### Description of the task
Copy out exactly the stretch of the listing below that begins at the line containing "9.62 | regfile.regs_r[445]$_DFFE_PN0P_ |" and ends at the line containing "## per-stage QoR", and copy nothing outside it.

### Information shown
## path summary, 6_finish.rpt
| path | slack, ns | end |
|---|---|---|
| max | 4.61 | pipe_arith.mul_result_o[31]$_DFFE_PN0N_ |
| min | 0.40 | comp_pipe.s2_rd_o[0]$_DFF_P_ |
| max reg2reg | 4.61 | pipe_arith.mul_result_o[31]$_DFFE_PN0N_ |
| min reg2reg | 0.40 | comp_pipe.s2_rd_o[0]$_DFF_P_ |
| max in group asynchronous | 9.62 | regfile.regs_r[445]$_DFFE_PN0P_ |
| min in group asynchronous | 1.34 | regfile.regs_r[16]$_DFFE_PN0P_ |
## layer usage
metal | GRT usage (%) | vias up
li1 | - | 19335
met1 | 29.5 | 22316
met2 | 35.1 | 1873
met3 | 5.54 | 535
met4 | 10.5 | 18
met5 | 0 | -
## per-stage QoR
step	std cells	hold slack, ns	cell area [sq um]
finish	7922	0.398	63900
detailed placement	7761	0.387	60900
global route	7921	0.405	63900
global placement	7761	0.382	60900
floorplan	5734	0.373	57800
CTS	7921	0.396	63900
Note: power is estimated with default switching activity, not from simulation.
[config.mk]
export PLATFORM = sky130hd
export DESIGN_NAME = hdc_top
export DESIGN_NICKNAME = d
export VERILOG_FILES = /design/src/hdc_pkg.sv /design/src/hdc_top.sv /design/src/hdc_encoder.sv /design/src/hdc_item_memory.sv /design/src/hdc_inst_decode.sv /design/src/hdc_inst_control.sv /design/src/hdc_csr.sv
export VERILOG_INCLUDE_DIRS = /design/src /design/src/src
export SDC_FILE = /design/constraint.sdc
export NUM_CORES = 2
export LEC_CHECK = 0
export BUFFER_PORTS_ARGS = -buffer_cell sky130_fd_sc_hd__buf_2
export CAP_MARGIN = 20
export CORE_MARGIN = 4
export CORE_UTILIZATION = 55
export CTS_CLUSTER_DIAMETER = 200
export DETAILED_ROUTE_END_ITERATION = 10
export GPL_ROUTABILITY_DRIVEN = 1
export PLACE_DENSITY = 0.74
export SYNTH_ARGS = -nofsm -noshare
export SYNTH_HDL_FRONTEND = slang
export SYNTH_HIERARCHICAL = 1
export SYNTH_SLANG_ARGS = --single-unit
[constraint.sdc]
create_clock -name clk_i -period 5.1 [get_ports clk_i]
set_clock_uncertainty 0.05 [all_clocks]
set_input_delay 1.02 -clock clk_i [delete_from_list [all_inputs] [get_ports clk_i]]
set_output_delay 1.02 -clock clk_i [all_outputs]
set_load 0.01 [all_outputs]
[src/hdc_defs.svh]
/*
  Shared sizes, CSR register addresses and the item seed of the HDC encoder.
  Include this header wherever one of these constants is needed.
*/
`ifndef HDC_DEFS_SVH
`define HDC_DEFS_SVH

// Datapath and program sizes
`define HDC_HV_DIM        64
`define HDC_DATA_W        32
`define HDC_CSR_ADDR_W    3
`define HDC_INST_DEPTH    16
`define HDC_INST_ADDR_W   4
`define HDC_NUM_REGS      4
`define HDC_REG_ADDR_W    2
`define HDC_SYM_W         6
`define HDC_BUND_W        8

// Base vector, rotated left by the symbol value
`define HDC_ITEM_SEED     64'hA5C3_96E1_0F7B_24D9

// CSR map
`define HDC_CSR_CTRL      3'd0
`define HDC_CSR_PROG_END  3'd1
`define HDC_CSR_INST_ADDR 3'd2
`define HDC_CSR_INST_DATA 3'd3
`define HDC_CSR_STATUS    3'd4

`endif
[src/hdc_pkg.sv]
/*
  Common types of the HDC encoder: hypervector, CSR data and address fields,
  register and symbol widths, and the opcode set of the instruction word.
  Compile before any module of the core.
*/
package hdc_pkg;

  `include "hdc_defs.svh"

  typedef logic [`HDC_HV_DIM-1:0]      hv_t;
  typedef logic [`HDC_DATA_W-1:0]      csr_data_t;
  typedef logic [`HDC_CSR_ADDR_W-1:0]  csr_addr_t;
  typedef logic [`HDC_INST_ADDR_W-1:0] inst_addr_t;
  typedef logic [`HDC_REG_ADDR_W-1:0]  reg_addr_t;
  typedef logic [`HDC_SYM_W-1:0]       sym_t;

  // Opcodes, bits 2..0 of the instruction word
  // Encoding 7 is unused and decodes as a no-op
  typedef enum logic [2:0] {
    OP_NOP      = 3'd0,
    OP_LOAD_IM  = 3'd1,
    OP_BIND_IM  = 3'd2,
    OP_BIND_REG = 3'd3,
    OP_PERM     = 3'd4,
    OP_BUNDLE   = 3'd5,
    OP_EMIT     = 3'd6
  } hdc_op_e;

endpackage

[src/hdc_top.sv]
/*
  Top level of the programmable HDC encoder core. Connects the host CSR
  port, instruction fetch and decode, the item memory and the encoder.
  One clock, one synchronous active-high reset.
*/
`timescale 1ns/1ps

module hdc_top (
  input  logic                clk_i,
  input  logic                rst_i,
  input  logic                csr_wr_i,
  input  logic                csr_rd_i,
  input  hdc_pkg::csr_addr_t  csr_addr_i,
  input  hdc_pkg::csr_data_t  csr_wdata_i,
  output hdc_pkg::csr_data_t  csr_rdata_o,
  output logic                csr_rvalid_o,
  input  logic                sym_valid_i,
  input  hdc_pkg::sym_t       sym_i,
  output hdc_pkg::hv_t        qhv_o,
  output logic                qhv_valid_o
);

  import hdc_pkg::*;

  // CSR to control
  logic       run;
  logic       clr;
  inst_addr_t prog_end;
  logic       inst_we;
  inst_addr_t inst_waddr;
  csr_data_t  inst_wdata;
  logic       running;
  inst_addr_t pc;

  // Fetch, decode and item memory
  csr_data_t  inst_word;
  logic       exec_en;
  hdc_op_e    op;
  reg_addr_t  dst;
  reg_addr_t  src;
  logic       pop;
  hv_t        item_hv;
  logic       hold_full;

  hdc_csr i_csr (
    .clk_i        ( clk_i        ),
    .rst_i        ( rst_i        ),
    .csr_wr_i     ( csr_wr_i     ),
    .csr_rd_i     ( csr_rd_i     ),
    .csr_addr_i   ( csr_addr_i   ),
    .csr_wdata_i  ( csr_wdata_i  ),
    .csr_rdata_o  ( csr_rdata_o  ),
    .csr_rvalid_o ( csr_rvalid_o ),
    .running_i    ( running      ),
    .pc_i         ( pc           ),
    .run_o        ( run          ),
    .clr_o        ( clr          ),
    .prog_end_o   ( prog_end     ),
    .inst_we_o    ( inst_we      ),
    .inst_waddr_o ( inst_waddr   ),
    .inst_wdata_o ( inst_wdata   )
  );

  hdc_inst_control i_inst_control (
    .clk_i        ( clk_i        ),
    .rst_i        ( rst_i        ),
    .run_i        ( run          ),
    .clr_i        ( clr          ),
    .prog_end_i   ( prog_end     ),
    .inst_we_i    ( inst_we      ),
    .inst_waddr_i ( inst_waddr   ),
    .inst_wdata_i ( inst_wdata   ),
    .pop_i        ( pop          ),
    .hold_full_i  ( hold_full    ),
    .inst_word_o  ( inst_word    ),
    .exec_en_o    ( exec_en      ),
    .running_o    ( running      ),
    .pc_o         ( pc           )
  );

  hdc_inst_decode i_inst_decode (
    .inst_word_i  ( inst_word    ),
    .exec_en_i    ( exec_en      ),
    .op_o         ( op           ),
    .dst_o        ( dst          ),
    .src_o        ( src          ),
    .pop_o        ( pop          )
  );

  hdc_item_memory i_item_memory (
    .clk_i        ( clk_i        ),
    .rst_i        ( rst_i        ),
    .clr_i        ( clr          ),
    .sym_valid_i  ( sym_valid_i  ),
    .sym_i        ( sym_i        ),
    .pop_i        ( pop          ),
    .item_hv_o    ( item_hv      ),
    .hold_full_o  ( hold_full    )
  );

  hdc_encoder i_encoder (
    .clk_i        ( clk_i        ),
    .rst_i        ( rst_i        ),
    .clr_i        ( clr          ),
    .op_i         ( op           ),
    .dst_i        ( dst          ),
    .src_i        ( src          ),
    .item_hv_i    ( item_hv      ),
    .qhv_o        ( qhv_o        ),
    .qhv_valid_o  ( qhv_valid_o  )
  );

endmodule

### Result for this exercise
| max in group asynchronous | 9.62 | regfile.regs_r[445]$_DFFE_PN0P_ |
| min in group asynchronous | 1.34 | regfile.regs_r[16]$_DFFE_PN0P_ |
## layer usage
metal | GRT usage (%) | vias up
li1 | - | 19335
met1 | 29.5 | 22316
met2 | 35.1 | 1873
met3 | 5.54 | 535
met4 | 10.5 | 18
met5 | 0 | -
## per-stage QoR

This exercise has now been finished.